[Source data — start]

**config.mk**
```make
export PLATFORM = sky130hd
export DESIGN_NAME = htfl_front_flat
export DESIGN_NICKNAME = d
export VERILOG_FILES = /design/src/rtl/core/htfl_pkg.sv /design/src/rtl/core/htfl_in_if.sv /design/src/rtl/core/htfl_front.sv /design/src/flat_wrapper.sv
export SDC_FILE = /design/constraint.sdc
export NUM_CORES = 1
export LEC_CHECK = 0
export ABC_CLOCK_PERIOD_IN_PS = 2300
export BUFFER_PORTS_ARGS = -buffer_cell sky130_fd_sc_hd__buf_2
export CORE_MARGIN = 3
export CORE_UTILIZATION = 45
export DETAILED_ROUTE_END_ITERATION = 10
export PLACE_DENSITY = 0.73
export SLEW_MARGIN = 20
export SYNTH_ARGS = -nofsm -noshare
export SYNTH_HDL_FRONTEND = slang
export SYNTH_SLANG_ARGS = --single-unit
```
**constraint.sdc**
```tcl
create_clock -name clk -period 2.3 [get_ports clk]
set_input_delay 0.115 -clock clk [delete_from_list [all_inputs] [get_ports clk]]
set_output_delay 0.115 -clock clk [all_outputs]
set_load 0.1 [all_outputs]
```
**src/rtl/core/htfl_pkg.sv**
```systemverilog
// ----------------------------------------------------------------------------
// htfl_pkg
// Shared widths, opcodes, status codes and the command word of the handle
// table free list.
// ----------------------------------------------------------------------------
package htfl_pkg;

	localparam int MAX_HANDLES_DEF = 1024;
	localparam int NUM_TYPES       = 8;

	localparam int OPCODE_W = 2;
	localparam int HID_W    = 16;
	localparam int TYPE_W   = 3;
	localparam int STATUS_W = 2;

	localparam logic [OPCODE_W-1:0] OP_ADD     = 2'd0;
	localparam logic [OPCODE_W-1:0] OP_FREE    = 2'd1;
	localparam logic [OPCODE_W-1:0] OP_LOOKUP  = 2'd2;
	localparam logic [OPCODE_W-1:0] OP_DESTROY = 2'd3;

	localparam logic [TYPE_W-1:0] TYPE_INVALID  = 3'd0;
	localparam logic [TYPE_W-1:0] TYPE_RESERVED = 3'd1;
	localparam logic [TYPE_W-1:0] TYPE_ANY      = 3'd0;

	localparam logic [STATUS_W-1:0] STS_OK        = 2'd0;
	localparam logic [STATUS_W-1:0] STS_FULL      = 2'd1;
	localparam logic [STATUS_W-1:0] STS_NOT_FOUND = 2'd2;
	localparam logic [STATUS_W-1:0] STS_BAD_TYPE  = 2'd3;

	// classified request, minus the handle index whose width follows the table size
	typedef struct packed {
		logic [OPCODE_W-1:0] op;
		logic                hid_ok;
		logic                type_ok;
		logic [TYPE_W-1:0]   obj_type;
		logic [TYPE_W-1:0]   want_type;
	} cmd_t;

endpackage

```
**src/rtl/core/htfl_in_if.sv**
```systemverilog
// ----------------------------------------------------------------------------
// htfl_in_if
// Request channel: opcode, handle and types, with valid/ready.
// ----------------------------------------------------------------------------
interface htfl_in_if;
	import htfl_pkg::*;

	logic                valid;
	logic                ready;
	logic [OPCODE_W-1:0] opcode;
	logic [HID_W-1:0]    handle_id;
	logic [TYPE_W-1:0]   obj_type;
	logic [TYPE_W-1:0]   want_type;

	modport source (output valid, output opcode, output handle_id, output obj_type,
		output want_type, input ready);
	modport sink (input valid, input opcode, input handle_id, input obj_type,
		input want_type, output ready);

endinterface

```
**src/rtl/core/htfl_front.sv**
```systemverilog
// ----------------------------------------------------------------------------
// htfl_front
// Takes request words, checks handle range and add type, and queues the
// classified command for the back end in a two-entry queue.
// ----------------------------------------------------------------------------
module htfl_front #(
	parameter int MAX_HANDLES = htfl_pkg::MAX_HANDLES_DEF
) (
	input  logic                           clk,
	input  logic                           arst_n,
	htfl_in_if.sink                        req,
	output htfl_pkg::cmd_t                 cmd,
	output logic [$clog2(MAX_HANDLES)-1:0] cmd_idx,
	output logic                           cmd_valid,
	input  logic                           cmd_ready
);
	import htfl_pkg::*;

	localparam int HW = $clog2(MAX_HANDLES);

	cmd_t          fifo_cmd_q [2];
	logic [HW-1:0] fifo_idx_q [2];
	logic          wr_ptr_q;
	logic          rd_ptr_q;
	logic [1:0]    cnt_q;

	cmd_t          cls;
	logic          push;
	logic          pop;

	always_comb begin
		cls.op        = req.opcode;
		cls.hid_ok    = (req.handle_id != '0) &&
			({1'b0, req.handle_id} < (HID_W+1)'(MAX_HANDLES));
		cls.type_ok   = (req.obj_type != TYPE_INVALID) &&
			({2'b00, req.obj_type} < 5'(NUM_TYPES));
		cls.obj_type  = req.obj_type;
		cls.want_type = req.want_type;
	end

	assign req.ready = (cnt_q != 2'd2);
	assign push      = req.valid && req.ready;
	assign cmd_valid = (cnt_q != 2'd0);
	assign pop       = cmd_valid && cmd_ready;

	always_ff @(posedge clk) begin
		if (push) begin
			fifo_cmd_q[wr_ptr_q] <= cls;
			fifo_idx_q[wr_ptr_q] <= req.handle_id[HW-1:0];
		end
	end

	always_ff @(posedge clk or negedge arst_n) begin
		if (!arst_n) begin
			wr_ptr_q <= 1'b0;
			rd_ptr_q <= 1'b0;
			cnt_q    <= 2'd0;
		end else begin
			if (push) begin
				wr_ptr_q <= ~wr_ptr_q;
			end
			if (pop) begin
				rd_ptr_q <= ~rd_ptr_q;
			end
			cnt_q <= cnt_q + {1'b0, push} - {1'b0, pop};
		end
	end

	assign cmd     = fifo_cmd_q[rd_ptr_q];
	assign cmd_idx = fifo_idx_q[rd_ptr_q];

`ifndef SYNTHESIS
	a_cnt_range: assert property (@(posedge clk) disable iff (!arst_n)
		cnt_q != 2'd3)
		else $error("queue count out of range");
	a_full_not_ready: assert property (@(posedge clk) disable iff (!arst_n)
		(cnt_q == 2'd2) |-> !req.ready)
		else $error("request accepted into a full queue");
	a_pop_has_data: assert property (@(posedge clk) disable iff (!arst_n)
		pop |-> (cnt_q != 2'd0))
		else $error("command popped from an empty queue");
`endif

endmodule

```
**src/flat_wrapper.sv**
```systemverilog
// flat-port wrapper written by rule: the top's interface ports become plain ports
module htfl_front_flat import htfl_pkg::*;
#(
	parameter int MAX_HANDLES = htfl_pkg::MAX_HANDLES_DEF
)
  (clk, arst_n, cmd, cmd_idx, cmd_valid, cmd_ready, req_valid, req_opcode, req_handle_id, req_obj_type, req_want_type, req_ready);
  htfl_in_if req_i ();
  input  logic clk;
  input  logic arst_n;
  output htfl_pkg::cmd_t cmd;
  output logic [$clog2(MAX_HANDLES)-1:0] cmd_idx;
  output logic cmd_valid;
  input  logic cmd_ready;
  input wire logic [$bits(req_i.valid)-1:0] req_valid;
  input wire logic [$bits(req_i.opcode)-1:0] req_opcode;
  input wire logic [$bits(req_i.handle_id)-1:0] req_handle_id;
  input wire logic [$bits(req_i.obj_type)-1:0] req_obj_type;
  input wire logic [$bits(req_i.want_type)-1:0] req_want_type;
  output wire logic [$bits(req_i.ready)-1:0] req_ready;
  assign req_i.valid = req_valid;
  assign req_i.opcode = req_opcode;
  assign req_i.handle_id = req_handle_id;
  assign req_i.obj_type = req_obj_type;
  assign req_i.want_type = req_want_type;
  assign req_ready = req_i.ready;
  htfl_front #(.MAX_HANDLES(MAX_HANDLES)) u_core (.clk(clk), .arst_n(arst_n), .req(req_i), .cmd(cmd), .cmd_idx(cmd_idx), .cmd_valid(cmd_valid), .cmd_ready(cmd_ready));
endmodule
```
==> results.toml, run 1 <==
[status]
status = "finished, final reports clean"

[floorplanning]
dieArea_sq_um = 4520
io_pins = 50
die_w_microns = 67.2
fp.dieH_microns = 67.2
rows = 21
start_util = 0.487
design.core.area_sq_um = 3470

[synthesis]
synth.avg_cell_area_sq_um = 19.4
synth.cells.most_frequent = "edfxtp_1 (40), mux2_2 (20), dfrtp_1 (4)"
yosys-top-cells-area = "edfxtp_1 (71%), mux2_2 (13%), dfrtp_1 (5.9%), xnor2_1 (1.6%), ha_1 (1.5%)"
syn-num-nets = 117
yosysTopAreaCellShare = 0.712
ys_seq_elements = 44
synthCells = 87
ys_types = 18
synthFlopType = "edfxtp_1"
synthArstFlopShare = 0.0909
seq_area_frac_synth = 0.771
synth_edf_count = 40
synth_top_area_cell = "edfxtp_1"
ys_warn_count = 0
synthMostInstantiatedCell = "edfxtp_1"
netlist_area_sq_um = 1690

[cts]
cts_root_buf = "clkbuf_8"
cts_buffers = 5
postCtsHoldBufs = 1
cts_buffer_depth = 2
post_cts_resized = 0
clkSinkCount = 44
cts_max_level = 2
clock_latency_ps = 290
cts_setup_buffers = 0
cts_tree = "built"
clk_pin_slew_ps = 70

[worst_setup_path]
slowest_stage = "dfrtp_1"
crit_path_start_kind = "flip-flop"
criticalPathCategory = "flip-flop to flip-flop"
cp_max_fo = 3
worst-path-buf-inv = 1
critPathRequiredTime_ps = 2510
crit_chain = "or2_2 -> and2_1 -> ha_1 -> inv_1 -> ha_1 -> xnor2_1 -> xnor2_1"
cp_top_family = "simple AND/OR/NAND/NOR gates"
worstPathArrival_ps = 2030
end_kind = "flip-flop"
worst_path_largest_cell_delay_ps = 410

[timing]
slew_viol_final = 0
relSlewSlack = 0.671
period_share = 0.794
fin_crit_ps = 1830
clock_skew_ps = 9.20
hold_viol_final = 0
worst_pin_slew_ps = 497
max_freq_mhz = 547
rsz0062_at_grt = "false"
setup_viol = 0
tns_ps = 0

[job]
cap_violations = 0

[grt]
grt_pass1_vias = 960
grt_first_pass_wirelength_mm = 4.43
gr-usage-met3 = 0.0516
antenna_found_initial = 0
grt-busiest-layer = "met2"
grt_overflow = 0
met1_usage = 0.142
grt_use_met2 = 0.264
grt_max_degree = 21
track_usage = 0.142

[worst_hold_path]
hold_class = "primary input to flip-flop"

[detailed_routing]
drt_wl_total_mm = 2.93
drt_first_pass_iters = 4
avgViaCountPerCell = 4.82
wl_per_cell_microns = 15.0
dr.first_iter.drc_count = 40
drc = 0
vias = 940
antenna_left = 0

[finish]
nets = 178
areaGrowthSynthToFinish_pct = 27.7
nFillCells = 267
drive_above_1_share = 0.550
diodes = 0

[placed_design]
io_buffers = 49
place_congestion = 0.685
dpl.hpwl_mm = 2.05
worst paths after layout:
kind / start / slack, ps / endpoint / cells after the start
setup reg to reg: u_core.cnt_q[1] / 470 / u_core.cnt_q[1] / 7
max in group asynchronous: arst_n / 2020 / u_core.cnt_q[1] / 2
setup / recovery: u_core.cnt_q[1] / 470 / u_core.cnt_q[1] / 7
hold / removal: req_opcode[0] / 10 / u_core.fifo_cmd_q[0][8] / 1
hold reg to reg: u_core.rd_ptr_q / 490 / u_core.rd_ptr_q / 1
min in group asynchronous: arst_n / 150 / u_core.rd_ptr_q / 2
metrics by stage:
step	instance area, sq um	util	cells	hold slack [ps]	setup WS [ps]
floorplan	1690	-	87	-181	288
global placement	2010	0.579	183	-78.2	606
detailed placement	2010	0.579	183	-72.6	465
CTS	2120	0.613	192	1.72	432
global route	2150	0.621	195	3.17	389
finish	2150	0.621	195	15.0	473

[Source data — finish]

■ **About this exercise**:
Looking at the records above, say how many lines hold the string "property". Write nothing but the number.

■ **Worked solution**:
3